🤖 AI Summary
This study investigates the impact of beam search width on reasoning quality in large language models and reveals that excessively wide beams induce a systematic overestimation bias due to scorer noise, thereby degrading performance. Leveraging extreme value theory, the work establishes—for the first time—a quantitative relationship between scorer signal-to-noise ratio and the optimal beam width, and derives the maximum effective beam width.
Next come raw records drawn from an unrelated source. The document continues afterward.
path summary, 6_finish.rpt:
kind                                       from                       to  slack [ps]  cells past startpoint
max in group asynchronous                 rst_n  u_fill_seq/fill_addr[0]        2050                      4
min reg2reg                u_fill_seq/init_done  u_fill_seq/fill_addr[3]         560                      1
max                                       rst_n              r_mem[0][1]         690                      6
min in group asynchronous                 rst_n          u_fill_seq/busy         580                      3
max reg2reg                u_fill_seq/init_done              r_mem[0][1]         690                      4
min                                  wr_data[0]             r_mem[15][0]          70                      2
`src/rtl/pulpino_reset_seq.sv`:
```
// Reset and boot sequencer for the PULPino Qsys system. It merges PLL lock and the JTAG
// reset request into one clean system reset, then releases fetch enable a fixed delay later.
module pulpino_reset_seq #(
   parameter int LOCK_FILTER = 4,
   parameter int HOLD_CYCLES = 16,
   parameter int FETCH_DELAY = 8,
   parameter int CNT_W       = 16
) (
   input  logic       CLK,
   input  logic       RESET_N,
   input  logic       pll_locked,
   input  logic       jtag_reset,
   output logic       sys_reset_n,
   output logic       fetch_enable,
   output logic [1:0] seq_state,
   output logic [7:0] rst_events
);

   typedef enum logic [1:0] {
      WAIT_LOCK  = 2'd0,
      HOLD       = 2'd1,
      FETCH_WAIT = 2'd2,
      RUN        = 2'd3
   } state_t;

   localparam logic [CNT_W-1:0] LOCK_LAST  = CNT_W'(LOCK_FILTER - 1);
   localparam logic [CNT_W-1:0] HOLD_LAST  = CNT_W'(HOLD_CYCLES - 1);
   localparam logic [CNT_W-1:0] FETCH_LAST = CNT_W'(FETCH_DELAY - 1);
   localparam logic [CNT_W-1:0] CNT_ONE    = CNT_W'(1);

   state_t           state;
   state_t           state_nxt;
   logic [CNT_W-1:0] cnt;
   logic [CNT_W-1:0] cnt_nxt;
   logic             jtag_abort;
   logic [1:0]       lock_sync;
   logic [1:0]       jtag_sync;
   logic             locked_s;
   logic             jtag_s;

   // Both request inputs are asynchronous to CLK and pass through two flops each.
   always_ff @(posedge CLK or negedge RESET_N) begin
      if (!RESET_N) begin
         lock_sync <= 2'b00;
         jtag_sync <= 2'b00;
      end else begin
         lock_sync <= {lock_sync[0], pll_locked};
         jtag_sync <= {jtag_sync[0], jtag_reset};
      end
   end

   assign locked_s = lock_sync[1];
   assign jtag_s   = jtag_sync[1];

   always_ff @(posedge CLK or negedge RESET_N) begin
      if (!RESET_N) begin
         state <= WAIT_LOCK;
         cnt   <= '0;
      end else begin
         state <= state_nxt;
         cnt   <= cnt_nxt;
      end
   end

   // Lock loss is checked before the JTAG request so it always wins.
   always_comb begin
      state_nxt  = state;
      cnt_nxt    = cnt;
      jtag_abort = 1'b0;
      case (state)
         WAIT_LOCK: begin
            if (!locked_s) begin
               cnt_nxt = '0;
            end else if (cnt == LOCK_LAST) begin
               state_nxt = HOLD;
               cnt_nxt   = '0;
            end else begin
               cnt_nxt = cnt + CNT_ONE;
            end
         end
         HOLD: begin
            if (!locked_s) begin
               state_nxt = WAIT_LOCK;
               cnt_nxt   = '0;
            end else if (jtag_s) begin
               cnt_nxt = '0;
            end else if (cnt == HOLD_LAST) begin
               state_nxt = FETCH_WAIT;
               cnt_nxt   = '0;
            end else begin
               cnt_nxt = cnt + CNT_ONE;
            end
         end
         FETCH_WAIT: begin
            if (!locked_s) begin
               state_nxt = WAIT_LOCK;
               cnt_nxt   = '0;
            end else if (jtag_s) begin
               state_nxt  = HOLD;
               cnt_nxt    = '0;
               jtag_abort = 1'b1;
            end else if (cnt == FETCH_LAST) begin
               state_nxt = RUN;
               cnt_nxt   = '0;
            end else begin
               cnt_nxt = cnt + CNT_ONE;
            end
         end
         RUN: begin
            if (!locked_s) begin
               state_nxt = WAIT_LOCK;
               cnt_nxt   = '0;
            end else if (jtag_s) begin
               state_nxt  = HOLD;
               cnt_nxt    = '0;
               jtag_abort = 1'b1;
            end
         end
         default: begin
            state_nxt = WAIT_LOCK;
            cnt_nxt   = '0;
         end
      endcase
   end

   // Outputs are decoded from the next state so they change on the same edge as the state.
   always_ff @(posedge CLK or negedge RESET_N) begin
      if (!RESET_N) begin
         sys_reset_n  <= 1'b0;
         fetch_enable <= 1'b0;
         rst_events   <= 8'd0;
      end else begin
         sys_reset_n  <= (state_nxt == FETCH_WAIT) || (state_nxt == RUN);
         fetch_enable <= (state_nxt == RUN);
         if (jtag_abort && (rst_events != 8'hFF)) begin
            rst_events <= rst_events + 8'd1;
         end
      end
   end

   assign seq_state = state;

endmodule
```
`config.mk`:
```
export PLATFORM = sky130hd
export DESIGN_NAME = pulpino_reset_seq
export DESIGN_NICKNAME = d
export VERILOG_FILES = /design/src/rtl/pulpino_reset_seq.sv
export SDC_FILE = /design/constraint.sdc
export NUM_CORES = 1
export LEC_CHECK = 0
export CORE_MARGIN = 2
export CORE_UTILIZATION = 35
export CTS_CLUSTER_DIAMETER = 80
export DETAILED_ROUTE_END_ITERATION = 7
export PLACE_DENSITY = 0.58
export RECOVER_POWER = 50
export SLEW_MARGIN = 20
export SYNTH_ARGS = -nofsm -noshare
export SYNTH_HDL_FRONTEND = slang
export SYNTH_SLANG_ARGS = --single-unit
```
`constraint.sdc`:
```
create_clock -name CLK -period 2.9 [get_ports CLK]
set_input_delay 0.29 -clock CLK [delete_from_list [all_inputs] [get_ports CLK]]
set_output_delay 0.29 -clock CLK [all_outputs]
set_load 0.005 [all_outputs]
```
--- config.mk ---
export PLATFORM = sky130hd
export DESIGN_NAME = imm_encoder
export DESIGN_NICKNAME = d
export VERILOG_FILES = /design/src/rtl/imm_encoder.sv
export SDC_FILE = /design/constraint.sdc
export NUM_CORES = 1
export LEC_CHECK = 0
export CORE_MARGIN = 10
export CORE_UTILIZATION = 48
export DETAILED_ROUTE_END_ITERATION = 6
export HOLD_SLACK_MARGIN = 0.15
export PLACE_DENSITY = 0.79
export SETUP_SLACK_MARGIN = 0.4
export SYNTH_ARGS = -nofsm -noshare
export SYNTH_HDL_FRONTEND = slang
export SYNTH_SLANG_ARGS = --single-unit
--- constraint.sdc ---
create_clock -name clk -period 2.81 [get_ports clk]
set_input_delay 0.281 -clock clk [delete_from_list [all_inputs] [get_ports clk]]
set_output_delay 0.281 -clock clk [all_outputs]
set_load 0.02 [all_outputs]
--- src/rtl/imm_encoder.sv ---
// Packs an 8-bit immediate into an 18-bit instruction word (inverse of immediate extension)
// and queues the result, with its encodability flag, in a small registered output FIFO.
module imm_encoder #(
  parameter int unsigned DEPTH = 2,
  parameter int unsigned CNT_W = 8
) (
  input  logic             clk,
  input  logic             reset,
  input  logic             in_valid,
  output logic             in_ready,
  input  logic [17:0]      in_base,
  input  logic [1:0]       in_immsrc,
  input  logic [7:0]       in_imm,
  output logic             out_valid,
  input  logic             out_ready,
  output logic [17:0]      out_instr,
  output logic             out_err,
  output logic [CNT_W-1:0] word_count,
  output logic [CNT_W-1:0] err_count
);

  localparam int unsigned AW = $clog2(DEPTH);
  localparam logic [AW:0] FULL = (AW + 1)'(DEPTH);

  typedef enum logic [1:0] {
    SRC_LOW_A  = 2'b00,
    SRC_LOW_B  = 2'b01,
    SRC_BRANCH = 2'b10,
    SRC_NONE   = 2'b11
  } immsrc_e;

  immsrc_e     src;
  logic [17:0] enc_instr;
  logic        enc_err;

  logic [18:0] mem [DEPTH];
  logic [AW-1:0] rd_ptr;
  logic [AW-1:0] wr_ptr;
  logic [AW:0]   count;
  logic [18:0]   head;
  logic          push;
  logic          pop;

  assign src = immsrc_e'(in_immsrc);

  // Branch form keeps only imm[7:2]; imm[7] lands in the sign bit, imm[6:2] in the low field.
  always_comb begin
    enc_instr = in_base;
    enc_err   = 1'b0;
    case (src)
      SRC_LOW_A, SRC_LOW_B: enc_instr = {in_base[17:8], in_imm};
      SRC_BRANCH: begin
        enc_instr = {in_imm[7], in_base[16:5], in_imm[6:2]};
        enc_err   = |in_imm[1:0];
      end
      default: enc_err = 1'b1;
    endcase
  end

  assign in_ready  = (count != FULL);
  assign out_valid = (count != '0);
  assign push      = in_valid & in_ready & ~reset;
  assign pop       = out_valid & out_ready & ~reset;

  always_ff @(posedge clk) begin
    if (push) begin
      mem[wr_ptr] <= {enc_err, enc_instr};
    end
  end

  always_ff @(posedge clk) begin
    if (reset) begin
      rd_ptr <= '0;
      wr_ptr <= '0;
      count  <= '0;
    end else begin
      if (push) wr_ptr <= wr_ptr + AW'(1);
      if (pop)  rd_ptr <= rd_ptr + AW'(1);
      case ({push, pop})
        2'b10:   count <= count + (AW + 1)'(1);
        2'b01:   count <= count - (AW + 1)'(1);
        default: count <= count;
      endcase
    end
  end

  always_ff @(posedge clk) begin
    if (reset) begin
      word_count <= '0;
      err_count  <= '0;
    end else if (push) begin
      if (word_count != '1)          word_count <= word_count + CNT_W'(1);
      if (enc_err && err_count != '1) err_count <= err_count + CNT_W'(1);
    end
  end

  // Stale storage is hidden: the head reads as zero whenever the FIFO is empty.
  assign head      = mem[rd_ptr];
  assign out_instr = out_valid ? head[17:0] : '0;
  assign out_err   = out_valid ? head[18]   : 1'b0;

endmodule
==> flow_summary.yaml, run 1 <==
timing:
  finalSetupViolations: 0
  fin_crit_ps: 2120
  slew_headroom: 0.639
  finalHoldViolCount: 0
  fin_crit_sh: 0.755
  rsz0062_at_grt: "no"
  whs_ps: 494
  fmax_mhz: 471
  worst_slew_pin_slew_ps: 538
  fin_worst_skew_ps: 3.21
  setup_tns_ps: 0
  finalMaxSlewViolations: 0
routing:
  drt_iter0_drc: 63
  antenna_left: 0
  drt-pass1-iter-count: 4
  totalWireLength_um: 5760
  wl_per_cell_um: 15.6
  vias: 1917
  viasPerCell: 5.20
  drc: 0
cells_and_area:
  multi_input_area_um2: 955
  layout.nets: 329
  final_cell_mix: "68 x clkdlybuf4s50_1, 38 x edfxtp_1, 31 x nor2_1"
  fillers: 383
  layout_commonest_cell: "clkdlybuf4s50_1"
  seqCellArea_um2: 1560
  layout-drive-gt1-share: 0.120
  diodes: 0
  area_growth_syn_to_layout_pct: 37.4
grt:
  grt_pass1_vias: 1885
  overflow: 0
  grt-busiest-layer: "met2"
  grt.met1_usage: 0.167
  use_met2: 0.212
  antenna_found_initial: 0
  grt_use_total: 0.139
  grt_start_max_net_pins: 21
  grtUsageMet3: 0.0448
  grt_pass1_wl_um: 9450
floorplan:
  die_h_um: 93.5
  chipWidth_um: 93.5
  rows: 26
  initial_core_util: 0.501
  pin_count: 69
  die_area_um2: 8740
  coreArea_um2: 5170
clocking:
  cts.repair.resized: 0
  insertion_delay_ps: 330
  cts_made_buffers: 9
  holdBufCountCts: 0
  cts_setup_buffers: 0
  cts_sinks: 59
  htree_num_levels: 3
  cts_tree: "yes"
  clockBufferDepth: 2
  ctsRootBufferMaster: "clkbuf_8"
  cts.clk_slew.worst_paths_ps: 70
pwr:
  p_leak_nw: 1.21
  power.density_nw_per_um2: 592
  pwr-share-seq: 0.465
  total_power_w: 0.00211
  peakVddDrop_mv: 0.297
  power_frac_comb: 0.187
  p_sw_frac: 0.260
  p_int_w: 0.00156
  switchingPower_w: 0.000549
  clkPwrFrac: 0.348
logic_synthesis:
  syn-cell-area_um2: 2590
  yosysSeqAreaShare: 0.602
  yosys_warnings: 0
  synth-seq-cells: 59
  avgSynthCellArea_um2: 12.0
  synth.distinct_cells: 37
  syn_nets: 252
  syn_inst: 217
critical_path:
  cp.required_ps: 2530
  crit_fanout: 19
  critPathArrivalTime_ps: 1840
  end_kind: "output port"
  worstSetupPathType: "reg -> out"
  worstSetupStartpointType: "flip-flop"
placement:
  hpwlAfterDp_um: 4010
  io_buffers: 68
  place_congestion: 0.802
min_path:
  min_path_type: "reg -> reg"
outcome:
  status: "complete, no violations"
run:
  cap_violations: 0
final timing paths:
kind | start | cells after the start | slack [ps] | endpoint
setup reg to reg | count[1] | 6 | 900 | count[1]
hold reg to reg | err_count[6] | 2 | 490 | err_count[6]
hold / removal | err_count[6] | 2 | 490 | err_count[6]
setup / recovery | flip-flop | 4 | 690 | out_instr[8]
critical path, cell delays in order, from the launching register on:
cell and delay [ps]:
dfxtp_1 310, buf_4 320, mux2i_1 140, nor2_1 110, clkdlybuf4s50_1 630
kinds of logic (layout without fill, tap and decap cells):
family / Yosys count / in the layout / share of synthesized area
XOR/XNOR: 4 / 4 / 0.0135
buffers and inverters: 16 / 98 / 0.0309
multiplexers: 30 / 30 / 0.118
AO/OA/AOI/OAI: 36 / 36 / 0.0912
AND/OR/NAND/NOR: 69 / 69 / 0.130
adder cells (fa/ha/maj): 3 / 3 / 0.0145
flip-flops: 59 / 59 / 0.602
cell type report:
type / count / area share
multi-input cells: 142 / 0.268
flip-flops and latches: 59 / 0.438
clock inverters: 7 / 0.0193
inverters: 5 / 0.00527
well taps: 70 / 0.0246
clock buffers: 9 / 0.0348
repair buffers: 77 / 0.210
synth_stat cells:
cell type	instances	area [µm²]
o21ai_0	6	30.0
a31oi_1	1	6.26
mux2_2	5	56.3
a311oi_1	1	8.76
nor2b_1	1	6.26
nand3b_1	1	7.51
xor2_1	2	17.5
ha_1	3	37.5
nand3_1	7	35.0
inv_2	1	3.75
or4_1	4	30.0
o21a_1	2	15.0
clkbuf_1	5	18.8
nor3_1	3	15.0
dfxtp_1	21	420
and2_4	1	8.76
buf_6	2	22.5
a21oi_1	13	65.1
nor2_1	32	120
edfxtp_1	38	1140
nor4_1	1	6.26
or2_2	1	6.26
nand2_1	8	30.0
o41ai_1	5	43.8
or4b_2	1	10.0
mux2i_1	25	250
inv_1	4	15.0
or2b_2	1	8.76
nor2b_2	1	8.76
o31a_1	1	8.76
or3_1	4	25.0
and3_1	2	12.5
nand2b_1	1	6.26
buf_2	4	20.0
o31ai_1	2	15.0
o311ai_0	5	43.8
xnor2_1	2	17.5
power groups by stage:
stage / clock network (W) / logic, W / registers (W)
after floorplan: 0 / 0.000215 / 0.00100
after global placement: 0 / 0.000392 / 0.000998
after detailed placement: 0 / 0.000398 / 0.00100
after CTS: 0.000752 / 0.000400 / 0.000981
after global routing: 0.000783 / 0.000425 / 0.000985
final: 0.000733 / 0.000396 / 0.000981
sequential cells by signal, indices dropped and copies added, names as in the netlist, named ones only:
name,cells
wr_ptr,1
mem,38
rd_ptr,1
word_count,8
err_count,8
count,2
per-layer routing:
metal  up-vias  routed length (µm)
li1        961                   -
met3         8                 397
met1       886                2610
met5         -                   0
met2        62                2660
met4         0                  95
per-stage QoR:
| step | worst slack, ps | util | area, µm² | std cells |
|---|---|---|---|---|
| 2_1_floorplan | 656 | - | 2590 | 217 |
| 3_3_place_gp | 727 | 0.652 | 3370 | 353 |
| 3_5_place_dp | 659 | 0.652 | 3370 | 353 |
| 4_1_cts | 669 | 0.689 | 3560 | 369 |
| 5_1_grt | 609 | 0.689 | 3560 | 369 |
| 6_report | 688 | 0.689 | 3560 | 369 |
No activity file was read; power rests on OpenSTA's default activity.
==> run 2, diff against run 1 <==
--- a/config.mk
+++ b/config.mk
@@ -6,10 +6,10 @@
 export NUM_CORES = 1
 export LEC_CHECK = 0
 export CORE_MARGIN = 10
-export CORE_UTILIZATION = 48
+export CORE_UTILIZATION = 43
 export DETAILED_ROUTE_END_ITERATION = 6
 export HOLD_SLACK_MARGIN = 0.15
-export PLACE_DENSITY = 0.79
+export PLACE_DENSITY = 0.75
 export SETUP_SLACK_MARGIN = 0.4
 export SYNTH_ARGS = -nofsm -noshare
 export SYNTH_HDL_FRONTEND = slang
==> constraint.sdc (replaced) <==
create_clock -name clk -period 1.85 [get_ports clk]
set_input_delay 0.185 -clock clk [delete_from_list [all_inputs] [get_ports clk]]
set_output_delay 0.185 -clock clk [all_outputs]
set_load 0.02 [all_outputs]
==> run 2 against run 1 <==
Clock skew grew 4.1 ps. Sequential cell count is the same. Count of clock-buffer cells in the layout grew 1. Cell count grew 10%. Critical path type is now reg -> reg. Sequential share of layout area shrank 5.8 points. Via count grew 11%. Wire length grew 26%. Setup slack lost 450 ps. Global-route usage grew 0.46 points. Clock power grew 88%. Total power grew 72%.
==> flow_summary.yaml, run 2 (same netlist as run 1, synthesis figures left out) <==
outcome:
  status: "complete, no violations"
placement:
  dpl.cell_count: 366
  place_area_um2: 3570
  hpwlAfterDp_um: 4410
  io_buffers: 68
  place_congestion: 0.782
floorplan:
  chipWidth_um: 97.7
  die_area_um2: 9540
  pin_count: 69
  coreArea_um2: 5890
  rows: 28
  initial_core_util: 0.441
  die_h_um: 97.7
timing:
  fmax_mhz: 619
  worst_slew_pin_slew_ps: 314
  finalHoldViolCount: 0
  fin_crit_ps: 1620
  finalMaxSlewViolations: 0
  setup_tns_ps: 0
  fin_worst_skew_ps: 7.36
  finalSetupViolations: 0
  fin_crit_sh: 0.873
  rsz0062_at_grt: "yes"
  slew_headroom: 0.791
pwr:
  peakVddDrop_mv: 0.504
  p_int_w: 0.00273
  pwr-share-seq: 0.414
  power.density_nw_per_um2: 866
  switchingPower_w: 0.000890
  p_leak_nw: 1.65
  p_sw_frac: 0.246
  power_frac_comb: 0.207
  clkPwrFrac: 0.379
routing:
  antenna_left: 0
  viasPerCell: 5.25
  wl_per_cell_um: 17.9
  drt-pass1-iter-count: 4
  totalWireLength_um: 7280
  drc: 0
  vias: 2133
  drt_iter0_drc: 77
cells_and_area:
  regMostFlops: "mem"
  final_cell_mix: "38 x edfxtp_1, 32 x buf_4, 28 x nor2_1"
  layout_commonest_cell: "edfxtp_1"
  diodes: 0
  largestRegisters: "mem x38, err_count x8, word_count x8"
  fillers: 405
  area_growth_syn_to_layout_pct: 61.3
  fin_util: 0.711
  largest_register_ffs: 38
  layout-drive-gt1-share: 0.375
  layout.nets: 361
  instances_no_fill: 406
  final_area_um2: 4180
critical_path:
  cp.required_ps: 2110
  end_kind: "flip-flop"
  worstSetupPathType: "reg -> reg"
  cpLargestDelayFamily: "simple AND/OR/NAND/NOR gates"
  critPathBufInv: 1
  crit_chain: "or2b_4 > and2_4 > inv_6 > ha_4 > or3_1 > a21oi_1"
  worstSetupStartpointType: "flip-flop"
  critPathArrivalTime_ps: 1880
  worst_path_largest_cell_delay_ps: 360
  slowest_stage: "dfxtp_2"
  crit_fanout: 5
clocking:
  ctsRootBufferMaster: "clkbuf_8"
  htree_num_levels: 3
  cts_tree: "yes"
  clockBufferDepth: 2
  cts.clk_slew.worst_paths_ps: 70
  insertion_delay_ps: 340
  cts_made_buffers: 9
  cts_sinks: 59
grt:
  grt_start_max_net_pins: 21
  grt_pass1_wl_um: 11000
  grt_use_total: 0.143
  grt_pass1_vias: 2191
  overflow: 0
  antenna_found_initial: 0
min_path:
  min_path_type: "in -> reg"
run:
  cap_violations: 0
run 2: tightest hold or removal path, delay by kind of cell:
kind / cells / cell delay (ps)
buffers and inverters: 1 / 140
AND/OR/NAND/NOR: 1 / 90
AO/OA/AOI/OAI: 1 / 60
run 2: final timing paths:
path                                   start      endpoint  slack, ps  cells after the start
worst min-delay path               in_imm[1]     mem[0][1]        300                      3
worst min register to register  err_count[6]  err_count[6]        480                      2
worst max register to register      count[1]      count[1]        230                      6
worst max-delay path                count[1]      count[1]        230                      6
run 2: routing by layer:
layer  share of wire  GRT usage
met2            0.51      0.236
met5               0          0
met1            0.41      0.162
met3           0.063     0.0626
met4           0.017     0.0492
run 2: power by group through the flow:
stage	Combinational [W]	Clock, W	Sequential, W
4_1_cts	0.000683	0.00141	0.00150
6_report	0.000748	0.00138	0.00150
3_3_place_gp	0.000655	0	0.00152
2_1_floorplan	0.000335	0	0.00152
3_5_place_dp	0.000665	0	0.00152
5_1_grt	0.000802	0.00148	0.00150
run 2: what timing repair did:
action | 4_1_cts | 5_1_grt
hold buffers | 0 | 0
cloned | 3 | 3
buffers inserted | 11 | 7
pin swaps | 9 | 13
setup endpoints to repair | 67 | 56
resized for setup | 114 | 46
run 2: final cells by class:
cell class / count / area (µm²) / share of cell area
Sequential cell: 59 / 1590 / 0.380
Multi-Input combinational cell: 142 / 1180 / 0.283
Timing Repair Buffer: 109 / 1060 / 0.253
Clock buffer: 10 / 128 / 0.0305
Clock inverter: 6 / 104 / 0.0248
Tap cell: 75 / 93.8 / 0.0224
Inverter: 5 / 23.8 / 0.00568
run 2: through the flow:
stage | worst slack [ps] | hold WS, ps | total power, W
floorplan | 178 | 284 | 0.00185
global placement | 54.6 | 466 | 0.00218
detailed placement | 2.78 | 469 | 0.00219
CTS | 226 | 414 | 0.00359
global route | 180 | 287 | 0.00379
finish | 235 | 302 | 0.00362
`src/rtl/bcd_updown_counter_pkg.sv`:
```
// Shared BCD digit type and load clamp helper for the up/down counter.
package bcd_pkg;
   localparam int BCD_W = 4;

   typedef logic [BCD_W-1:0] bcd_digit_t;

   function automatic bcd_digit_t bcd_clamp(input bcd_digit_t val, input bcd_digit_t max);
      return (val > max) ? max : val;
   endfunction
endpackage

```
`src/rtl/bcd_updown_counter_if.sv`:
```
// Control/data bundle between a counter user (master) and the BCD counter (slave).
interface bcd_updown_counter_if #(
   parameter int DIGITS = 6,
   parameter int W      = 4
);
   logic                clr;
   logic                ce;
   logic                up;
   logic                load;
   logic [DIGITS*W-1:0] load_val;
   logic [DIGITS*W-1:0] cnt;
   logic                tc;
   logic                zero;

   modport master (output clr, ce, up, load, load_val, input cnt, tc, zero);
   modport slave  (input clr, ce, up, load, load_val, output cnt, tc, zero);
endinterface

```
`src/rtl/bcd_updown_counter_digit.sv`:
```
// One BCD digit register with its own modulus; priority clr > load > step.
module bcd_digit
   import bcd_pkg::*;
#(
   parameter int DMAX = 9
) (
   input  logic       clk,
   input  logic       rst,
   input  logic       step_i,
   input  logic       up_i,
   input  logic       load_i,
   input  bcd_digit_t load_d_i,
   input  logic       clr_i,
   output bcd_digit_t q_o,
   output logic       at_max_o,
   output logic       at_zero_o
);
   localparam bcd_digit_t DMAX_D = bcd_digit_t'(DMAX);

   bcd_digit_t q_q;
   bcd_digit_t q_d;

   assign at_max_o  = (q_q == DMAX_D);
   assign at_zero_o = (q_q == '0);
   assign q_o       = q_q;

   always_comb begin
      q_d = q_q;
      if (clr_i) begin
         q_d = '0;
      end else if (load_i) begin
         q_d = bcd_clamp(load_d_i, DMAX_D);
      end else if (step_i) begin
         if (up_i) q_d = at_max_o  ? '0     : q_q + 4'd1;
         else      q_d = at_zero_o ? DMAX_D : q_q - 4'd1;
      end
   end

   always_ff @(posedge clk or posedge rst) begin
      if (rst) q_q <= '0;
      else     q_q <= q_d;
   end
endmodule

```
`src/rtl/bcd_updown_counter.sv`:
```
// Multi-digit BCD up/down counter with single-cycle carry/borrow chain and terminal count.
// Define BCD_CNT_SATURATE_EN to hold at the limit instead of wrapping.
module bcd_updown_counter
   import bcd_pkg::*;
#(
   parameter int DIGITS  = 6,
   parameter int W       = 4,
   parameter int MAX     = 9,
   parameter int TOP_MAX = 9
) (
   input  logic               clk,
   input  logic               rst,
   bcd_updown_counter_if.slave bus
);
   logic [DIGITS-1:0]   at_max;
   logic [DIGITS-1:0]   at_zero;
   logic [DIGITS-1:0]   step;
   logic [DIGITS*W-1:0] cnt_w;
   logic                at_limit;
   logic                ce_eff;
   logic                tc_q;
   logic                tc_d;

   assign at_limit = bus.up ? (&at_max) : (&at_zero);

`ifdef BCD_CNT_SATURATE_EN
   assign ce_eff = bus.ce & ~at_limit;
`else
   assign ce_eff = bus.ce;
`endif

   // Digit i steps only when every lower digit is at its carry/borrow point.
   always_comb begin
      logic acc;
      acc = ce_eff;
      for (int i = 0; i < DIGITS; i++) begin
         step[i] = acc;
         acc     = acc & (bus.up ? at_max[i] : at_zero[i]);
      end
   end

   generate
      for (genvar gi = 0; gi < DIGITS; gi++) begin : g_digit
         bcd_digit #(
            .DMAX ((gi == DIGITS-1) ? TOP_MAX : MAX)
         ) u_digit (
            .clk       (clk),
            .rst       (rst),
            .step_i    (step[gi]),
            .up_i      (bus.up),
            .load_i    (bus.load),
            .load_d_i  (bus.load_val[gi*W +: W]),
            .clr_i     (bus.clr),
            .q_o       (cnt_w[gi*W +: W]),
            .at_max_o  (at_max[gi]),
            .at_zero_o (at_zero[gi])
         );
      end
   endgenerate

   assign tc_d = bus.ce & ~bus.clr & ~bus.load & at_limit;

   always_ff @(posedge clk or posedge rst) begin
      if (rst) tc_q <= 1'b0;
      else     tc_q <= tc_d;
   end

   assign bus.cnt  = cnt_w;
   assign bus.tc   = tc_q;
   assign bus.zero = (cnt_w == '0);
endmodule

```
`src/flat_wrapper.sv`:
```
// flat-port wrapper written by rule: the top's interface ports become plain ports
module bcd_updown_counter_flat import bcd_pkg::*;
#(
   parameter int DIGITS  = 6,
   parameter int W       = 4,
   parameter int MAX     = 9,
   parameter int TOP_MAX = 9
)
  (clk, rst, bus_clr, bus_ce, bus_up, bus_load, bus_load_val, bus_cnt, bus_tc, bus_zero);
  bcd_updown_counter_if #(.DIGITS(DIGITS), .W(W)) bus_i ();
  input  logic clk;
  input  logic rst;
  input wire logic [$bits(bus_i.clr)-1:0] bus_clr;
  input wire logic [$bits(bus_i.ce)-1:0] bus_ce;
  input wire logic [$bits(bus_i.up)-1:0] bus_up;
  input wire logic [$bits(bus_i.load)-1:0] bus_load;
  input wire logic [$bits(bus_i.load_val)-1:0] bus_load_val;
  output wire logic [$bits(bus_i.cnt)-1:0] bus_cnt;
  output wire logic [$bits(bus_i.tc)-1:0] bus_tc;
  output wire logic [$bits(bus_i.zero)-1:0] bus_zero;
  assign bus_i.clr = bus_clr;
  assign bus_i.ce = bus_ce;
  assign bus_i.up = bus_up;
  assign bus_i.load = bus_load;
  assign bus_i.load_val = bus_load_val;
  assign bus_cnt = bus_i.cnt;
  assign bus_tc = bus_i.tc;
  assign bus_zero = bus_i.zero;
  bcd_updown_counter #(.DIGITS(DIGITS), .W(W), .MAX(MAX), .TOP_MAX(TOP_MAX)) u_core (.clk(clk), .rst(rst), .bus(bus_i));
endmodule
```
Experiments across three 7B-scale models and ten domains demonstrate that for high-noise perplexity-based scoring, the optimal beam width is 1, whereas for low-noise process reward model (PRM) scoring, the optimal beam width is at least 4, yielding performance gains of up to 8.9 percentage points.
📝 Abstract
Wider beam search should improve LLM reasoning, but when should you stop widening? Prior work on beam width selection has focused on inference efficiency \citep{qin2025dsbd, freitag2017beam}, without analyzing whether wider search can \emph{hurt} output quality. We present an analysis, grounded in Extreme Value Theory, that answers this question. Beam selection over noisy scorer outputs introduces a systematic overestimation bias that grows with the candidate pool size, and we derive a maximum useful beam width $\hat{k}$ beyond which search degrades performance. This critical width depends on the signal-to-noise ratio of the scorer: $\hat{k}$ grows exponentially with $(Δ/σ)^2$, where $Δ> 0$ is the quality advantage of correct paths over incorrect ones and $σ$ is the scorer noise. We validate this theory by comparing perplexity-guided and PRM-guided beam search across three 7B-parameter models and ten domains on MR-BEN (5,975 questions). Perplexity scoring, with its high noise, yields $\hat{k} = 1$: search provides no benefit at any width tested. PRM scoring, with lower noise, yields $\hat{k} \geq 4$, with gains of up to 8.9 percentage points. The same model, the same algorithm, but different scorers place $\hat{k}$ at opposite ends of the beam width range. Our analysis identifies the scorer's signal-to-noise ratio as the key quantity governing beam width selection, and we propose diagnostic indicators for choosing the beam width in practice.